宋清菀如當頭一棒,原來藍心純說的都是真的,所有的事情都是真的,她沒有騙她。

她的心如千萬只針插過,痛的她說不話來。

他的手剛拿過籃球,現在都是泥沙臟汙的東西,看見她的頭低的越累越來,幾乎要埋進地裏,想讓她擡起頭,卻又顧及著會弄臟她的臉,眼巴巴的望著她不知道該怎麽做。

“宋清菀,你怎麽了?”

宋清菀自顧自的走出了校園,沈千嶂小跑跟在她後面弄不清楚什麽狀況;她不說,他不會選擇硬問。

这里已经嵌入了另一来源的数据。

`src/rtl/pipe_stage_skid.sv`:
```
// -----------------------------------------------------------------------------
// pipe_stage_skid
//   Two-entry pipeline register with a skid entry. The main entry drives the
//   outputs; the skid entry catches one extra entry when downstream stalls.
//   in_ready depends only on registered state, so no combinational path runs
//   from out_ready back to in_ready.
//
// Handshake: an entry moves across a port on a rising edge where valid and
//   ready are both 1. Once raised, out_valid stays high with stable
//   out_data/out_ctrl until taken, flushed or reset.
//
// Ports
//   clk        single clock, rising edge
//   rst        synchronous active-high reset (beats flush/in_valid/out_ready)
//   in_valid   upstream entry valid
//   in_ready   stage can accept (state EMPTY or ONE)
//   in_data    upstream datapath payload [DATA_W]
//   in_ctrl    upstream control payload  [CTRL_W]
//   flush      drop all held entries at the next edge
//   out_valid  downstream entry valid (state ONE or FULL)
//   out_ready  downstream takes the entry this cycle
//   out_data   main entry payload; holds its last value while empty
//   out_ctrl   main entry control; zero whenever out_valid = 0
//   occupancy  held entries 0..2 (this is the registered state, for debug)
// -----------------------------------------------------------------------------
module pipe_stage_skid #(
  parameter int DATA_W = 32,
  parameter int CTRL_W = 16
) (
  input  logic              clk,
  input  logic              rst,
  input  logic              in_valid,
  output logic              in_ready,
  input  logic [DATA_W-1:0] in_data,
  input  logic [CTRL_W-1:0] in_ctrl,
  input  logic              flush,
  output logic              out_valid,
  input  logic              out_ready,
  output logic [DATA_W-1:0] out_data,
  output logic [CTRL_W-1:0] out_ctrl,
  output logic [1:0]        occupancy
);

  typedef enum logic [1:0] {
    EMPTY = 2'd0,
    ONE   = 2'd1,
    FULL  = 2'd2
  } state_t;

  state_t              r_state;
  logic [DATA_W-1:0]   r_main_data;
  logic [CTRL_W-1:0]   r_main_ctrl;
  logic [DATA_W-1:0]   r_skid_data;
  logic [CTRL_W-1:0]   r_skid_ctrl;

  state_t              w_state_nxt;
  logic [DATA_W-1:0]   w_main_data_nxt;
  logic [CTRL_W-1:0]   w_main_ctrl_nxt;
  logic [DATA_W-1:0]   w_skid_data_nxt;
  logic [CTRL_W-1:0]   w_skid_ctrl_nxt;
  logic                w_accept;
  logic                w_take;

  assign in_ready  = (r_state != FULL);
  assign out_valid = (r_state != EMPTY);
  assign out_data  = r_main_data;
  // Main ctrl is cleared on every move into EMPTY, so it is already a bubble.
  assign out_ctrl  = r_main_ctrl;
  assign occupancy = r_state;

  assign w_accept = in_valid & in_ready;
  assign w_take   = out_valid & out_ready;

  always_comb begin
    w_state_nxt     = r_state;
    w_main_data_nxt = r_main_data;
    w_main_ctrl_nxt = r_main_ctrl;
    w_skid_data_nxt = r_skid_data;
    w_skid_ctrl_nxt = r_skid_ctrl;

    unique case (r_state)
      EMPTY: begin
        if (w_accept) begin
          w_state_nxt     = ONE;
          w_main_data_nxt = in_data;
          w_main_ctrl_nxt = in_ctrl;
        end
      end
      ONE: begin
        if (w_accept && w_take) begin
          w_main_data_nxt = in_data;
          w_main_ctrl_nxt = in_ctrl;
        end else if (w_accept) begin
          w_state_nxt     = FULL;
          w_skid_data_nxt = in_data;
          w_skid_ctrl_nxt = in_ctrl;
        end else if (w_take) begin
          w_state_nxt     = EMPTY;
          w_main_ctrl_nxt = '0;
        end
      end
      FULL: begin
        if (w_take) begin
          w_state_nxt     = ONE;
          w_main_data_nxt = r_skid_data;
          w_main_ctrl_nxt = r_skid_ctrl;
          w_skid_ctrl_nxt = '0;
        end
      end
      default: begin
        w_state_nxt     = EMPTY;
        w_main_ctrl_nxt = '0;
        w_skid_ctrl_nxt = '0;
      end
    endcase

    // Flush overrides everything above: a same-cycle input is dropped and
    // out_data keeps showing the last main value. A take in this cycle has
    // already happened on the downstream side, so nothing extra is needed.
    if (flush) begin
      w_state_nxt     = EMPTY;
      w_main_data_nxt = r_main_data;
      w_main_ctrl_nxt = '0;
      w_skid_data_nxt = r_skid_data;
      w_skid_ctrl_nxt = '0;
    end
  end

  always_ff @(posedge clk) begin
    if (rst) begin
      r_state     <= EMPTY;
      r_main_data <= '0;
      r_main_ctrl <= '0;
      r_skid_data <= '0;
      r_skid_ctrl <= '0;
    end else begin
      r_state     <= w_state_nxt;
      r_main_data <= w_main_data_nxt;
      r_main_ctrl <= w_main_ctrl_nxt;
      r_skid_data <= w_skid_data_nxt;
      r_skid_ctrl <= w_skid_ctrl_nxt;
    end
  end

endmodule

```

兩人走在回家的街道邊,夕陽漸漸西沈,天邊鍍上了一層不明的紅暈,還透著絲絲縷縷的金光;沈千嶂單手背著書包低頭踩著她的影子走路,他看那個影子不動了,疑惑的擡頭朝女孩的位置看去。

女孩又喊了他一聲:“沈千嶂。”

“嗯?”沈千嶂對上她的視線,歪頭調皮的笑道:“宋清菀,你叫魂呢?”

宋清菀沒搭理他的痞氣玩笑,死盯著他的眼睛,像是下定了什麽決心一樣,緊緊的攥緊掌心,說:“你可以喜歡我嗎?”

後面一句話她用著極為輕的語氣的嘀咕著,嘴邊帶著一絲無奈的苦笑。

“喜歡我吧,即使是可憐我也沒關系。”

她要藍心純愛而不得,她要搶走她喜歡的東西,看她癲狂發瘋,不能自己;她要她體會自己被撬走朋友的心境,她要報覆。